## EXERCISE OBJECTIVE:
Transcribe word for word the lines below from the line with "Gate-level depths: netlist (run 1)." through the line with "- Kind: register to output", ends included.

[Stored items from a collection]

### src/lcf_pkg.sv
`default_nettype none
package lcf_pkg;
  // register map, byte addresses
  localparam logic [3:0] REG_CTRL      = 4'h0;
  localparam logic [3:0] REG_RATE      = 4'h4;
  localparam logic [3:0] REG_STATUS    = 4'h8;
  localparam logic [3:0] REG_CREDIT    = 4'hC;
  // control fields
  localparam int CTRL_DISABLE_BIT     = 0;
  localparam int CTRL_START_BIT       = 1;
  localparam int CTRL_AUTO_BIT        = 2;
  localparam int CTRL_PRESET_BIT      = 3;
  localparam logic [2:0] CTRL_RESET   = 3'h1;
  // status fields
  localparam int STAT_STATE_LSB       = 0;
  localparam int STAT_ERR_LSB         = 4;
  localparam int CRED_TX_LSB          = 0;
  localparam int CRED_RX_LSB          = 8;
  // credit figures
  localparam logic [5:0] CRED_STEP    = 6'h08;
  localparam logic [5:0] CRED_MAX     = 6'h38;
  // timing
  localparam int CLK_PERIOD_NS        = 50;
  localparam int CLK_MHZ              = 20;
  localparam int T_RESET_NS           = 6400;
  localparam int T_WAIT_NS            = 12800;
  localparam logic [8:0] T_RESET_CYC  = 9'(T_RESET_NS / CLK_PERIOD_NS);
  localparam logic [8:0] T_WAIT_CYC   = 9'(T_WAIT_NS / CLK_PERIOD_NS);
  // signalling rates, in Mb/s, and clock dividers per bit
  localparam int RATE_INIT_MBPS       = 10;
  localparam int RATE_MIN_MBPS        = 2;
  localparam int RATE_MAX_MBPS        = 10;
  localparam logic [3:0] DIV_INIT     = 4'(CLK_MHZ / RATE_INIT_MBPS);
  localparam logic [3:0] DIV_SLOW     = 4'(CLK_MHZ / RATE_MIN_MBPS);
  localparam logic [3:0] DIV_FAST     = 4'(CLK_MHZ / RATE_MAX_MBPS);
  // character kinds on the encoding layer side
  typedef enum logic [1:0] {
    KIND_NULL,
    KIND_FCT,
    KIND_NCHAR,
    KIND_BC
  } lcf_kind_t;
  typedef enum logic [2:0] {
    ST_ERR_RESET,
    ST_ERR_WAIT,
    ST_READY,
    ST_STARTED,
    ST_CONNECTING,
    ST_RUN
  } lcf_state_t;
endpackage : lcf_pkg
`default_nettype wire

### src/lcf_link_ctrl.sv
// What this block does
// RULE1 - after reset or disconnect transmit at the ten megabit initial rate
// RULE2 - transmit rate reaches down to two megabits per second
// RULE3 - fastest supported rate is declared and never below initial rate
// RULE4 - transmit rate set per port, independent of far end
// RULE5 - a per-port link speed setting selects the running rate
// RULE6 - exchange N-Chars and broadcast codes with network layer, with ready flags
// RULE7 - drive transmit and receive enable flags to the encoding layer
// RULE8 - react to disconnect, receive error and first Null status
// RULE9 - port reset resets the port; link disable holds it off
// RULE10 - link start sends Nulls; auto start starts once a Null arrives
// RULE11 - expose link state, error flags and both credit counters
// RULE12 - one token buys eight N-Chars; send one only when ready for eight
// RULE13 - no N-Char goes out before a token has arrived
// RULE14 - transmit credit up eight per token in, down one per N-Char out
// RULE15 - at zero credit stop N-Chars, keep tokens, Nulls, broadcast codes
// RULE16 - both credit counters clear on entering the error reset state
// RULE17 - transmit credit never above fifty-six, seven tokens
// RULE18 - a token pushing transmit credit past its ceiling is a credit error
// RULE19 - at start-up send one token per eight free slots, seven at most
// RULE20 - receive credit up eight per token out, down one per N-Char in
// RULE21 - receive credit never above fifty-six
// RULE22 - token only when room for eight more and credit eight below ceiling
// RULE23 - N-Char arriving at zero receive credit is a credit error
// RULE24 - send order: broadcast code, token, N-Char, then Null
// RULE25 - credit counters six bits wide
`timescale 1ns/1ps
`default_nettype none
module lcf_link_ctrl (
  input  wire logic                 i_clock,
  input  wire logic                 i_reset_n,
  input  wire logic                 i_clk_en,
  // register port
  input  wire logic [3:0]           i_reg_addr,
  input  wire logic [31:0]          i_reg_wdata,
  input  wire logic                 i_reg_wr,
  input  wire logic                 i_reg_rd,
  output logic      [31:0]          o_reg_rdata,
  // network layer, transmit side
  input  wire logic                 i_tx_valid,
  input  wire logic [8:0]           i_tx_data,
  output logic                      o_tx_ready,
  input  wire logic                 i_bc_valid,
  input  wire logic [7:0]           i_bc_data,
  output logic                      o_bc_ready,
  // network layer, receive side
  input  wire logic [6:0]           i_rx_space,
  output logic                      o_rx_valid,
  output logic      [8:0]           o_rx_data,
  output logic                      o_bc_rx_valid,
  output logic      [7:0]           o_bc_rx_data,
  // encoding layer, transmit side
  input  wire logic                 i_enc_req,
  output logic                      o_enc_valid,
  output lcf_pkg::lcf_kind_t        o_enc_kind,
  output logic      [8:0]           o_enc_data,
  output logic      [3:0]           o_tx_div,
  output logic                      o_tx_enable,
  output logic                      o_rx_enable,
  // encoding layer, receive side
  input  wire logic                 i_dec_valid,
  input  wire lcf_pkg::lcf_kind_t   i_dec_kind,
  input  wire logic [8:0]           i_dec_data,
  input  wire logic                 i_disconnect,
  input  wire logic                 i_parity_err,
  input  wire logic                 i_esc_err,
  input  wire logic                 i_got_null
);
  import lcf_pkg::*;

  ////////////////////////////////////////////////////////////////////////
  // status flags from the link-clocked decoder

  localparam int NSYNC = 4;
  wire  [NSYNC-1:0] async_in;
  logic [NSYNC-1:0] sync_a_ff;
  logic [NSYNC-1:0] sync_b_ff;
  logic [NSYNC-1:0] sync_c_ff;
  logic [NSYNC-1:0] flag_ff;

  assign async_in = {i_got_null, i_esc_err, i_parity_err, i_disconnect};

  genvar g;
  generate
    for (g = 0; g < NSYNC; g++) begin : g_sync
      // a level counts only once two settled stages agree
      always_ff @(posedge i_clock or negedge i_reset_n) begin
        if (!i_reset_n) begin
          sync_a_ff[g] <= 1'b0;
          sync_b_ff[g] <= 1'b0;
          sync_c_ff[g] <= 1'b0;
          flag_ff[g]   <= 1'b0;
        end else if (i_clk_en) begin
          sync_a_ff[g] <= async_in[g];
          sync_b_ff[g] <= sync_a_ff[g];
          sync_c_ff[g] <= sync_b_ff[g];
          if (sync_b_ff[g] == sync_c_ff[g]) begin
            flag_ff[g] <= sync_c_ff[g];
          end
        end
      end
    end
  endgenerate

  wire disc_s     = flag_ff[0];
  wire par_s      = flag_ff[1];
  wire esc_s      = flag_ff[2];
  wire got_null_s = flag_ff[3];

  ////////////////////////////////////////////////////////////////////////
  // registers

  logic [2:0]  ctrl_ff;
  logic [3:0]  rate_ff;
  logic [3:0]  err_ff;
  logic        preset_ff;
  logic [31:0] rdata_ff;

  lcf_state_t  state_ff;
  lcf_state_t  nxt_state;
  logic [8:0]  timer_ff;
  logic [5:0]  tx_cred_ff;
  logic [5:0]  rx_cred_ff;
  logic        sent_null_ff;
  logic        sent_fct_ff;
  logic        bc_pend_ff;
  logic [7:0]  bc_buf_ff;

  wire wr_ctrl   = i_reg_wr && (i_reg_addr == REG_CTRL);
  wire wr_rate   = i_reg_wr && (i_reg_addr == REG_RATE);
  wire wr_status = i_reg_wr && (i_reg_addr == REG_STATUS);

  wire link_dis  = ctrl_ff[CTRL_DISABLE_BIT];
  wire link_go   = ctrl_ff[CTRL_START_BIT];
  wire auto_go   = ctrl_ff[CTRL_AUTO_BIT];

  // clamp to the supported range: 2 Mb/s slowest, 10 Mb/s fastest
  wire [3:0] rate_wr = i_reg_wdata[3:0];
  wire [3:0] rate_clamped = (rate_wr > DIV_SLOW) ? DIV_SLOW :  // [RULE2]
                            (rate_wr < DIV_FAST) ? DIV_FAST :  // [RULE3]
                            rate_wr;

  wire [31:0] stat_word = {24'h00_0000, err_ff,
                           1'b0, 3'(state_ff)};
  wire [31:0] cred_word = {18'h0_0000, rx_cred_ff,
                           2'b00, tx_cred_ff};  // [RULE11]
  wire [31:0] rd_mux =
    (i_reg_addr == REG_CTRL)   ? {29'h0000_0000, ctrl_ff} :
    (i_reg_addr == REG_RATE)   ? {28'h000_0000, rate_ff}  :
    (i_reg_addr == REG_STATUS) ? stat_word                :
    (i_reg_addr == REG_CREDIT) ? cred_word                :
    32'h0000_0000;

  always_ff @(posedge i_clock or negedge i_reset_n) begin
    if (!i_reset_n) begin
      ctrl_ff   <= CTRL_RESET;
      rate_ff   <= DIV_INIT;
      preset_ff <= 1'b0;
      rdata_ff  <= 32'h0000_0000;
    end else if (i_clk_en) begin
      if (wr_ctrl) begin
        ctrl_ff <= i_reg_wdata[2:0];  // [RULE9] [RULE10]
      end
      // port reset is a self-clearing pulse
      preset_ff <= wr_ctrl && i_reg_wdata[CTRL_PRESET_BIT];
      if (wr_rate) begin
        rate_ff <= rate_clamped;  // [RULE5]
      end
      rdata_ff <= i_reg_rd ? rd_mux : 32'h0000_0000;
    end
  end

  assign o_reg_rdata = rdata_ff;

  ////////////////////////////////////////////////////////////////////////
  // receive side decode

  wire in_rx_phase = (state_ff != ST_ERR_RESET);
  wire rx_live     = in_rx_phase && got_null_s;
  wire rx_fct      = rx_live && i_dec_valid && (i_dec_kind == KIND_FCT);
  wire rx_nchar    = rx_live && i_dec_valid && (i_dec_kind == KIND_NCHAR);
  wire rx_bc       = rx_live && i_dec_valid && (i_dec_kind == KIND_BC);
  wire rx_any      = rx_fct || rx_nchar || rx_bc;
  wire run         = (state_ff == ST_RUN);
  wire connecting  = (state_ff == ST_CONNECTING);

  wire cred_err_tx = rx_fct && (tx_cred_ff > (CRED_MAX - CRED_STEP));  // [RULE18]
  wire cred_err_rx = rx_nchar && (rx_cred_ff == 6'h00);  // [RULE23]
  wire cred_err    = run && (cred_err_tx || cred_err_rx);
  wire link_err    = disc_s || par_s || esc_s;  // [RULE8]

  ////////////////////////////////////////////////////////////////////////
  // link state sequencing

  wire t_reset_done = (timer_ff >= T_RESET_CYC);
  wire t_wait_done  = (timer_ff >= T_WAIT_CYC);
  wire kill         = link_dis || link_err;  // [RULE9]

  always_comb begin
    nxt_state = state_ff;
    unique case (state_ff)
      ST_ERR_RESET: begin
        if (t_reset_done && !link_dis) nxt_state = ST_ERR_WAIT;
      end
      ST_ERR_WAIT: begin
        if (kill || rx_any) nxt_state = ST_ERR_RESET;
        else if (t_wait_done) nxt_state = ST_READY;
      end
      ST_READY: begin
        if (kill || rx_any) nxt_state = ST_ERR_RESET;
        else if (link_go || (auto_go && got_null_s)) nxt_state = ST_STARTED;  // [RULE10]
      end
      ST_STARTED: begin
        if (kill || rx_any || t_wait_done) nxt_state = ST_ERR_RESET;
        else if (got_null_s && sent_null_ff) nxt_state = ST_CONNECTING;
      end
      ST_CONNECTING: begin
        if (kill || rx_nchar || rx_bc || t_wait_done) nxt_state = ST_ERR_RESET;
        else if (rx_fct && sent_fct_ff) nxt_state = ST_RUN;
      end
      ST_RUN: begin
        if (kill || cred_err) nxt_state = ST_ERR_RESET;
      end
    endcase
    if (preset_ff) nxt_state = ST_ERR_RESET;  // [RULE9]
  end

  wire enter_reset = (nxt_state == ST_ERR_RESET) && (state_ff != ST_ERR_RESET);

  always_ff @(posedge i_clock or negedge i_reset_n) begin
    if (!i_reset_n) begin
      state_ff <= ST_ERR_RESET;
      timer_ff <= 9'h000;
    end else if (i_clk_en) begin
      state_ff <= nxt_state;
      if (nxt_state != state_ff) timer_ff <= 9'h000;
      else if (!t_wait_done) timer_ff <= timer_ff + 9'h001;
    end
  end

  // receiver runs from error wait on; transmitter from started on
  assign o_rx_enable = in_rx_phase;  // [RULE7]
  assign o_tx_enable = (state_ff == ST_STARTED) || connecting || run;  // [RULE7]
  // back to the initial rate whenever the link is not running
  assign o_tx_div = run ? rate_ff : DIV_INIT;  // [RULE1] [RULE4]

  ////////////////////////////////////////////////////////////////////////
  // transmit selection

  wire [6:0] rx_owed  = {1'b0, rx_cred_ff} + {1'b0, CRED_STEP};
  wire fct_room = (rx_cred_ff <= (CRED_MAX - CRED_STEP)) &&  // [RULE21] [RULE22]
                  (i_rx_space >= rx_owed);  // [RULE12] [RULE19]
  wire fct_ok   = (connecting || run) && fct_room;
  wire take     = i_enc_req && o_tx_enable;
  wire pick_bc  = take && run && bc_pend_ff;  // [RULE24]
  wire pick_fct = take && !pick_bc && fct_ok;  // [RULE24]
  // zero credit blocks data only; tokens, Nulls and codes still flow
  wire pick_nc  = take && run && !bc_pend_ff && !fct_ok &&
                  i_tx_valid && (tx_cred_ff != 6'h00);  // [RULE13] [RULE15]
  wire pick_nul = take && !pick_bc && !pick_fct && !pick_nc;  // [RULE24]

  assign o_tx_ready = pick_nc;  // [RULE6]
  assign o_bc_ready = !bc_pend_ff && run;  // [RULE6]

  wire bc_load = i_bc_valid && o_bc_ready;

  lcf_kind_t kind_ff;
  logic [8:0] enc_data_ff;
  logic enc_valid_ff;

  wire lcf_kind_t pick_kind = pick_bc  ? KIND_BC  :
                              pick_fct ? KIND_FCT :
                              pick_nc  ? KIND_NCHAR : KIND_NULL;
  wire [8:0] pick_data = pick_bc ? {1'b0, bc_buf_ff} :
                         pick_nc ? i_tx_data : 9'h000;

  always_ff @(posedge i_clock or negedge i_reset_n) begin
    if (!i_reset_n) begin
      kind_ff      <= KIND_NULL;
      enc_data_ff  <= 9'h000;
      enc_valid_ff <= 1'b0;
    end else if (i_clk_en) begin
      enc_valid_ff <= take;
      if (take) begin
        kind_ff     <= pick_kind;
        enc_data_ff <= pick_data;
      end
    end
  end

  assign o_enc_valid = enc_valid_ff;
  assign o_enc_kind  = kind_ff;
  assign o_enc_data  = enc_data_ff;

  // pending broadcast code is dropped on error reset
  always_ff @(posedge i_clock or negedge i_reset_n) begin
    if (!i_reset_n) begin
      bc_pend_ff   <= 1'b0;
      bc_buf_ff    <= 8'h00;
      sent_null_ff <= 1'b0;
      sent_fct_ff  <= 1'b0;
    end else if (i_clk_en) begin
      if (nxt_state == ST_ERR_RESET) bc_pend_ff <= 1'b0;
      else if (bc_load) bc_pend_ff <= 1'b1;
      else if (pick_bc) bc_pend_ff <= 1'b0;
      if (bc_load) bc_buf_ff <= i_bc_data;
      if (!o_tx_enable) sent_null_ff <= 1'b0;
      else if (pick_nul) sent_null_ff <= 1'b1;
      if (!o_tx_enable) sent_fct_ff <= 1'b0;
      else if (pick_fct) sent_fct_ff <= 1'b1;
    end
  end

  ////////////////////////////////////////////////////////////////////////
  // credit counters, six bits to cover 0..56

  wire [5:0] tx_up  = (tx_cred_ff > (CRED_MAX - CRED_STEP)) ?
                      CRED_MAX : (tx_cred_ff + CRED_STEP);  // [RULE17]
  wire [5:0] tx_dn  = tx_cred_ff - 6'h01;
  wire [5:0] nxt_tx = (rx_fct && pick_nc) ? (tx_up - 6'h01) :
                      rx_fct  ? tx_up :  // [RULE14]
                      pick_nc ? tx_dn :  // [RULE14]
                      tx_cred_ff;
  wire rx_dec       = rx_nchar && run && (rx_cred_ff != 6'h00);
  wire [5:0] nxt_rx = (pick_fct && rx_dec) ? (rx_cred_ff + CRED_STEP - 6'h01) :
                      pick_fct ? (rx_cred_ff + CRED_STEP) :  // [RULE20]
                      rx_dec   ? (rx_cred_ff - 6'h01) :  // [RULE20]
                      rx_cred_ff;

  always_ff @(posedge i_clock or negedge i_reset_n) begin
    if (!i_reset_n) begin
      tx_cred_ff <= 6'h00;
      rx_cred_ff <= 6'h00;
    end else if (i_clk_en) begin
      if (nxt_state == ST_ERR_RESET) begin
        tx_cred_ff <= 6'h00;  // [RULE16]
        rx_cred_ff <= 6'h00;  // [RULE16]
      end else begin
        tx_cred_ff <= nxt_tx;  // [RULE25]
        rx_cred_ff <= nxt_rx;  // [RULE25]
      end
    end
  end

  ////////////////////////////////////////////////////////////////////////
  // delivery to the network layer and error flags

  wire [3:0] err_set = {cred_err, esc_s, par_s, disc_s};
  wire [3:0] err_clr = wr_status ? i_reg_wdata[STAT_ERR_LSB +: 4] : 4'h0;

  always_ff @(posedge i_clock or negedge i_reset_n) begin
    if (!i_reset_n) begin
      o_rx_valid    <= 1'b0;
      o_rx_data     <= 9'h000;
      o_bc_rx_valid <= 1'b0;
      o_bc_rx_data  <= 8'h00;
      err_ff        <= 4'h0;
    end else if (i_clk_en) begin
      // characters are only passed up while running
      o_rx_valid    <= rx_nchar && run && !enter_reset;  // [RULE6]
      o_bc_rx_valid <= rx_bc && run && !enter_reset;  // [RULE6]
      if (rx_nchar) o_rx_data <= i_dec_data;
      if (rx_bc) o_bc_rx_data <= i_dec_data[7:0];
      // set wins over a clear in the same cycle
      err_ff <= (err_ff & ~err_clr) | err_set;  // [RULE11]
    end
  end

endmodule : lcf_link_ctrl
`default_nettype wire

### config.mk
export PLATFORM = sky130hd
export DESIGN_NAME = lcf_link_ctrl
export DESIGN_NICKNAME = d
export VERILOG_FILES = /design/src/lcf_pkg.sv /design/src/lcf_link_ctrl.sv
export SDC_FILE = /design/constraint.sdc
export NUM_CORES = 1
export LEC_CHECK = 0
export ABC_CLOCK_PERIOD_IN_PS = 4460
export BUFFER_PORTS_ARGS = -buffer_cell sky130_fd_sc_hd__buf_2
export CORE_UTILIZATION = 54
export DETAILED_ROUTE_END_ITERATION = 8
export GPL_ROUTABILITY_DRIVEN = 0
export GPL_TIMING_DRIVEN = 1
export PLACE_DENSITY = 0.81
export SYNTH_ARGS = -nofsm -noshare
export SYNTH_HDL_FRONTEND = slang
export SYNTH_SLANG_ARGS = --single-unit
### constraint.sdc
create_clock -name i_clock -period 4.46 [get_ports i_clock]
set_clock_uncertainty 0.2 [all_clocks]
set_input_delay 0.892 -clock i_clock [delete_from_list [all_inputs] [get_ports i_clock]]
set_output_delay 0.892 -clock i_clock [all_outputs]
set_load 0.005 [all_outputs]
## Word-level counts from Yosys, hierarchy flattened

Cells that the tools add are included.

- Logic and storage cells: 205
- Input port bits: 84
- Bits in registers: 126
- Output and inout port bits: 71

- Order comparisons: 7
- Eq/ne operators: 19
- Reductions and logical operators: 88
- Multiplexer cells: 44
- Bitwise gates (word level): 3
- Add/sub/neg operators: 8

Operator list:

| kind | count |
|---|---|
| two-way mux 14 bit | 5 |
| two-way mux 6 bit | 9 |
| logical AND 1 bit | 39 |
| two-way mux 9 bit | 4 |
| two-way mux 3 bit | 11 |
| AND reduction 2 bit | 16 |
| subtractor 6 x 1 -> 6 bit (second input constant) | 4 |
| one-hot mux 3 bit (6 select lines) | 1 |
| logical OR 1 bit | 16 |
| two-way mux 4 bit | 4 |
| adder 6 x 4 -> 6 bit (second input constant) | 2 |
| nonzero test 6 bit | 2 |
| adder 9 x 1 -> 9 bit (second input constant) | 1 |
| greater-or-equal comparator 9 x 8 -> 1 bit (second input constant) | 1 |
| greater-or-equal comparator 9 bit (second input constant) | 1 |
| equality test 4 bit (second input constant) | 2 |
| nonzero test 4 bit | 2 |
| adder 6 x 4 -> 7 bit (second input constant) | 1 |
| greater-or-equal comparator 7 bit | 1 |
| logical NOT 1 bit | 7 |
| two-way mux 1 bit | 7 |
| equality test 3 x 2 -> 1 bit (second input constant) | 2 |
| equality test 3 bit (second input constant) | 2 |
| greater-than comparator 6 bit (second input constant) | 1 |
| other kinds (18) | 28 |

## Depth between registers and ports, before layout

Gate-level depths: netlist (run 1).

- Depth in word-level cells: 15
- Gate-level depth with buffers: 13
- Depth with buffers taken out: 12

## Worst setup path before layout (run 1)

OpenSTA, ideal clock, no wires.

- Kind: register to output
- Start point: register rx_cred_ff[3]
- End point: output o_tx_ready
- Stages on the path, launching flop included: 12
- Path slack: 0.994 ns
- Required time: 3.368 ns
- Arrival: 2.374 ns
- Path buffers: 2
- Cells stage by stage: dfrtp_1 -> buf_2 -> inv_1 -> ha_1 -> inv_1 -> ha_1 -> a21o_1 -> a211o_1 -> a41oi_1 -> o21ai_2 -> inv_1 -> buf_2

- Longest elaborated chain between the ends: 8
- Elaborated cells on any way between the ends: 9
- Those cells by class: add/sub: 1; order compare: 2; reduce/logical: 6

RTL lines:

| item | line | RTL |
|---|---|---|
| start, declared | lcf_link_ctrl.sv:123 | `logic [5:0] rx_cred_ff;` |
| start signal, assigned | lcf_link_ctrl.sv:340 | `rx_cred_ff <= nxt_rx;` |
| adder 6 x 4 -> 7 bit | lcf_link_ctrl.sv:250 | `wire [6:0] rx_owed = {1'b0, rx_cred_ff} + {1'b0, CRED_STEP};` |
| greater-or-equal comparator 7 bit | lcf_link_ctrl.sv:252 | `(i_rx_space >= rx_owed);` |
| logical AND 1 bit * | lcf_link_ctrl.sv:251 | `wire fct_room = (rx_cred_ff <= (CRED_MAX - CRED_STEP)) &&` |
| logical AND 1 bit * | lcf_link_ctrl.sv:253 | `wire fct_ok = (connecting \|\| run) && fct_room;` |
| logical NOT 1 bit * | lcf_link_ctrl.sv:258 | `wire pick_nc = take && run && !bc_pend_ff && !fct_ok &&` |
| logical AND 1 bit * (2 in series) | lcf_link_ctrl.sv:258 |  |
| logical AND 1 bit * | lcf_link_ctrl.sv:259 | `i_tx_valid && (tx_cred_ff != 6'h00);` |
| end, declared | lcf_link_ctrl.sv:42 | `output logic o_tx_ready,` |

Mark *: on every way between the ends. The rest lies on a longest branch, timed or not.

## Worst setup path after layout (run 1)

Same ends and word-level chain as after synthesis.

## WRITTEN ANSWER:
Gate-level depths: netlist (run 1).

- Depth in word-level cells: 15
- Gate-level depth with buffers: 13
- Depth with buffers taken out: 12

## Worst setup path before layout (run 1)

OpenSTA, ideal clock, no wires.

- Kind: register to output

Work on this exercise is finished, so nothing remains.